─── Information supplied
This design comes from an exercise in tuning for small area, a short achievable clock period and few clock cycles per item on the open sky130 flow, not from production work.
Where RTL was checked, it was by simulation tests only, not by an equivalence proof against the original.
Power is estimated from default activity; no workload was simulated.

==> module rtc_seconds_to_calendar, before the edit <==
module rtc_seconds_to_calendar (
  input  logic          clk,
  input  logic          rst,
  input  logic          cmd_valid,
  output logic          cmd_stall,
  input  logic [72:0]   cmd,
  output logic          res_valid,
  input  logic          res_stall,
  output logic [56:0]   res
);
  logic        p0_valid, p1_valid, p2_valid;
  logic        p0_op, p1_op, p2_op;
  logic [31:0] p0_d;
  logic [38:0] p1_d;
  logic [21:0] p2_d;
  logic [39:0] set_d;
  logic        hold;
  logic        set_busy;
  assign hold      = res_valid && res_stall;
  assign set_busy  = (p0_valid && p0_op == rsc_pkg::OP_SET) || (p1_valid && p1_op == rsc_pkg::OP_SET);
  assign cmd_stall = hold || (cmd[72] == rsc_pkg::OP_SET && set_busy);
  always_ff @(posedge clk) begin
    if (rst) begin
      p0_valid  <= 1'b0;
      p1_valid  <= 1'b0;
      p2_valid  <= 1'b0;
      res_valid <= 1'b0;
    end else if (!hold) begin
      p0_valid  <= cmd_valid && !cmd_stall;
      p1_valid  <= p0_valid;
      p2_valid  <= p1_valid;
      res_valid <= p2_valid;
    end
  end
  always_ff @(posedge clk) begin
    if (!hold) begin
      p0_op <= cmd[72];
      p0_d  <= cmd[71:40];
    end
    if (cmd_valid && !cmd_stall && cmd[72] == rsc_pkg::OP_SET) begin
      set_d <= cmd[39:0];
    end
  end
  logic [11:0] ys, yc;
  logic [3:0]  na, nb;
  rsc_split u_split (
    .x  (p0_d[31:4]),
    .ys (ys),
    .yc (yc)
  );
  rsc_mod15 u_mod15 (
    .v  (p0_d[31:0]),
    .na (na),
    .nb (nb)
  );
  always_ff @(posedge clk) begin
    if (!hold) begin
      p1_op <= p0_op;
      p1_d  <= {nb, na, yc, ys, p0_d[6:0]};
    end
  end
  logic [11:0] y;
  logic [2:0]  d;
  logic [3:0]  n;
  logic [4:0]  kb;
  logic        hour0;
  logic        hour23;
  logic [5:0]  pm;
  assign y = p1_d[18:7] + p1_d[30:19];
  assign d = p1_d[6:4] - y[2:0];
  rsc_mod15_fin u_fin (
    .na (p1_d[34:31]),
    .nb (p1_d[38:35]),
    .n  (n)
  );
  rsc_tabs u_tabs (
    .y      (y),
    .d      (d),
    .kb     (kb),
    .hour0  (hour0),
    .hour23 (hour23)
  );
  assign pm = {n[1:0], n} - {p1_d[3:2], 2'b00, p1_d[3:2]} - {y[3:0], 2'b00};
  always_ff @(posedge clk) begin
    if (!hold) begin
      p2_op <= p1_op;
      p2_d  <= {hour23, hour0, kb, d, pm, n, p1_d[1:0]};
    end
  end
  logic [4:0]  c_kb;
  logic [2:0]  c_d;
  logic [4:0]  c_hour;
  logic [5:0]  c_minute;
  logic [5:0]  c_second;
  logic        c_hour0;
  logic        c_hour23;
  assign c_second = p2_d[5:0];
  assign c_d      = p2_d[14:12];
  assign c_kb     = p2_d[19:15];
  assign c_hour0  = p2_d[20];
  assign c_hour23 = p2_d[21];
  assign c_minute = {p2_d[11:8] + c_kb[3:0], p2_d[7:6]};
  rsc_hour u_hour (
    .kb   (c_kb),
    .d    (c_d),
    .hour (c_hour)
  );
  logic [13:0] year;
  logic [3:0]  month;
  logic [4:0]  day;
  logic        last23;
  logic        last_day;
  logic        is_set;
  logic        take;
  logic        live;
  logic        advance;
  logic [16:0] set_load;
  logic [4:0]  r_hour;
  logic [5:0]  r_minute;
  logic [5:0]  r_second;
  logic [16:0] r_load;
  assign is_set   = (p2_op == rsc_pkg::OP_SET);
  assign take     = p2_valid && !hold;
  assign live     = (year != 14'd0);
  assign advance  = live && last23 && last_day && c_hour0;
  always_comb begin
    case (month)
      4'd2:                    last_day = (day[4:2] == 3'b111) && (day[1:0] != 2'd0 || !leap);
      4'd4, 4'd6, 4'd9, 4'd11: last_day = (day[4:1] == 4'b1111);
      default:                 last_day = (day == 5'd31);
    endcase
  end
  assign set_load = (17'(set_d[16:12]) << 12) - (17'(set_d[16:12]) << 9) + (17'(set_d[16:12]) << 4)
                  + (17'(set_d[11:6]) << 6) - (17'(set_d[11:6]) << 2) + 17'(set_d[5:0]);
  logic [6:0]  r25_src;
  logic [6:0]  r25;
  logic        year_new;
  logic        leap;
  logic        set_leap;
  logic        cur_leap;
  logic [6:0]  r25_set;
  logic [6:0]  r25_cur;
  rsc_date u_r25_set (
    .w   (set_d[39:28]),
    .r25 (r25_set)
  );
  rsc_date u_r25_cur (
    .w   (year[13:2]),
    .r25 (r25_cur)
  );
  assign r25_src = (p1_valid && p1_op == rsc_pkg::OP_SET) ? r25_set : r25_cur;
  rsc_last_day u_set_leap (
    .year_lo  (set_d[29:26]),
    .r25      (r25),
    .month    (set_d[25:22]),
    .day      (set_d[21:17]),
    .leap     (set_leap),
    .last_day ()
  );
  rsc_last_day u_cur_leap (
    .year_lo  (year[3:0]),
    .r25      (r25),
    .month    (month),
    .day      (day),
    .leap     (cur_leap),
    .last_day ()
  );
  always_ff @(posedge clk) begin
    if (!hold) begin
      r25 <= r25_src;
      if (p2_valid && is_set) leap <= set_leap;
      else if (!year_new) leap <= cur_leap;
    end
  end
  always_ff @(posedge clk) begin
    if (!hold) year_new <= take && (is_set || advance);
  end
  always_ff @(posedge clk) begin
    if (rst) begin
      year   <= '0;
      month  <= '0;
      day    <= '0;
      last23 <= 1'b0;
    end else if (take) begin
      if (is_set) begin
        year  <= set_d[39:26];
        month <= set_d[25:22];
        day   <= set_d[21:17];
      end else begin
        if (advance) begin
          day <= 5'd1;
          if (month[3] && month[2]) begin
            month <= 4'd1;
            year  <= year + 14'd1;
          end else begin
            month <= month + 4'd1;
          end
        end else if (live && last23 && c_hour0) begin
          day <= day + 5'd1;
        end
        if (live) last23 <= c_hour23;
      end
    end
  end
  always_ff @(posedge clk) begin
    if (!hold) begin
      if (is_set) begin
        r_hour   <= set_d[16:12];
        r_minute <= set_d[11:6];
        r_second <= set_d[5:0];
        r_load   <= set_load;
      end else begin
        r_hour   <= c_hour;
        r_minute <= c_minute;
        r_second <= c_second;
        r_load   <= '0;
      end
    end
  end
  assign res = {year, month, day, r_hour, r_minute, r_second, r_load};
endmodule
Settings: LEC_CHECK=0, ABC_CLOCK_PERIOD_IN_PS=3000, CAP_MARGIN=20, CORE_MARGIN=2, CORE_UTILIZATION=40, PLACE_DENSITY=0.6, SETUP_SLACK_MARGIN=4.0, SLEW_MARGIN=20; clock period 7.5 ns.
standard.sh (not shown) runs the stock make flow with config.mk's settings and CLKGATE_MAP_FILE= SYNTH_SCRIPT=/design/flow/synth_recipe.tcl, a recipe that flattens the netlist after the stock synthesis.
==> flow/flow/run.sh <==
#!/bin/bash
# The standard layout (standard.sh), with the input and output port buffers made from
# sky130_fd_sc_hd__buf_1 instead of the cell buffer_ports picks by default.
set -euo pipefail
export BUFFER_PORTS_ARGS="-buffer_cell sky130_fd_sc_hd__buf_1"
bash standard.sh > standard.log 2>&1
Edit:
--- a/flow/design.v
+++ b/flow/design.v
@@ -370,11 +370,11 @@
   logic [39:0] set_d;
   logic        hold;
   logic        set_busy;
   assign hold      = res_valid && res_stall;
   assign set_busy  = (p0_valid && p0_op == rsc_pkg::OP_SET) || (p1_valid && p1_op == rsc_pkg::OP_SET);
-  assign cmd_stall = hold || (cmd[72] == rsc_pkg::OP_SET && set_busy);
+  assign cmd_stall = res_stall || (cmd[72] == rsc_pkg::OP_SET && set_busy);
   always_ff @(posedge clk) begin
     if (rst) begin
       p0_valid  <= 1'b0;
       p1_valid  <= 1'b0;
       p2_valid  <= 1'b0;
@@ -417,11 +417,10 @@
   logic [2:0]  d;
   logic [3:0]  n;
   logic [4:0]  kb;
   logic        hour0;
   logic        hour23;
-  logic [5:0]  pm;
   assign y = p1_d[18:7] + p1_d[30:19];
   assign d = p1_d[6:4] - y[2:0];
   rsc_mod15_fin u_fin (
     .na (p1_d[34:31]),
     .nb (p1_d[38:35]),
@@ -432,30 +431,37 @@
     .d      (d),
     .kb     (kb),
     .hour0  (hour0),
     .hour23 (hour23)
   );
-  assign pm = {n[1:0], n} - {p1_d[3:2], 2'b00, p1_d[3:2]} - {y[3:0], 2'b00};
   always_ff @(posedge clk) begin
     if (!hold) begin
       p2_op <= p1_op;
-      p2_d  <= {hour23, hour0, kb, d, pm, n, p1_d[1:0]};
+      p2_d  <= {hour23, hour0, kb, d, y[3:0], n, p1_d[3:0]};
     end
   end
   logic [4:0]  c_kb;
   logic [2:0]  c_d;
   logic [4:0]  c_hour;
   logic [5:0]  c_minute;
   logic [5:0]  c_second;
   logic        c_hour0;
   logic        c_hour23;
-  assign c_second = p2_d[5:0];
+  logic [3:0]  c_n;
+  logic [1:0]  c_v32;
+  logic [3:0]  c_y;
+  logic [5:0]  c_m17;
+  assign c_v32    = p2_d[3:2];
+  assign c_n      = p2_d[7:4];
+  assign c_y      = p2_d[11:8];
   assign c_d      = p2_d[14:12];
   assign c_kb     = p2_d[19:15];
   assign c_hour0  = p2_d[20];
   assign c_hour23 = p2_d[21];
-  assign c_minute = {p2_d[11:8] + c_kb[3:0], p2_d[7:6]};
+  assign c_second = {c_n, p2_d[1:0]};
+  assign c_m17    = {c_n[1:0], c_n} - {c_v32, 2'b00, c_v32};
+  assign c_minute = {c_m17[5:2] + c_kb[3:0] - c_y, c_m17[1:0]};
   rsc_hour u_hour (
     .kb   (c_kb),
     .d    (c_d),
     .hour (c_hour)
   );
What happened:
- The new run completed without violations
- clock power stays flat
- routed wire length came out lower by about 1.4%
- design area drops by 0.84%
- final cell count is unchanged
- worst setup slack is better by 0.042 ns
- sequential power shrinks by about 5%
- synthesized cell count came out higher by about 0.4%
Testbench counts after the change, summed over its fixed seeds: cycles 32,174, items 32,000.
For the first run of this note, only the layout was checked, not whether the RTL still works.

[static timing again, ports no longer ideal]
Ports are ideal in the flow. The routed layouts listed here were re-timed in OpenROAD.
Step 1, drivers: a clkbuf_16 drives clk and a buf_2 each remaining input, both assumed.
Step 2 times the ports against the registers' clock, not the clock port: input delays grow and output delays shrink by t, the midpoint of the rising clock arrivals with the driver on.
a / b / c = ideal ports / drivers / drivers and shift; a / b = the first two.
run | t, ns | slack for setup (ns) | worst register clock-pin slew, ns
the first run | 0.583 | 3.975 / 3.954 / 3.808 | 0.06 / 0.06
the second run | 0.583 | 4.017 / 3.988 / 3.798 | 0.06 / 0.06
After both steps every run listed still meets setup and hold. The setup slack of the second run, which loses most, moves by -0.029 ns with the drivers and by -0.219 ns with both steps.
──────
### About this task
Output the data exactly, from the first line through the line that holds "Where RTL was", so that no later line appears.

### Answer space
This design comes from an exercise in tuning for small area, a short achievable clock period and few clock cycles per item on the open sky130 flow, not from production work.
Where RTL was checked, it was by simulation tests only, not by an equivalence proof against the original.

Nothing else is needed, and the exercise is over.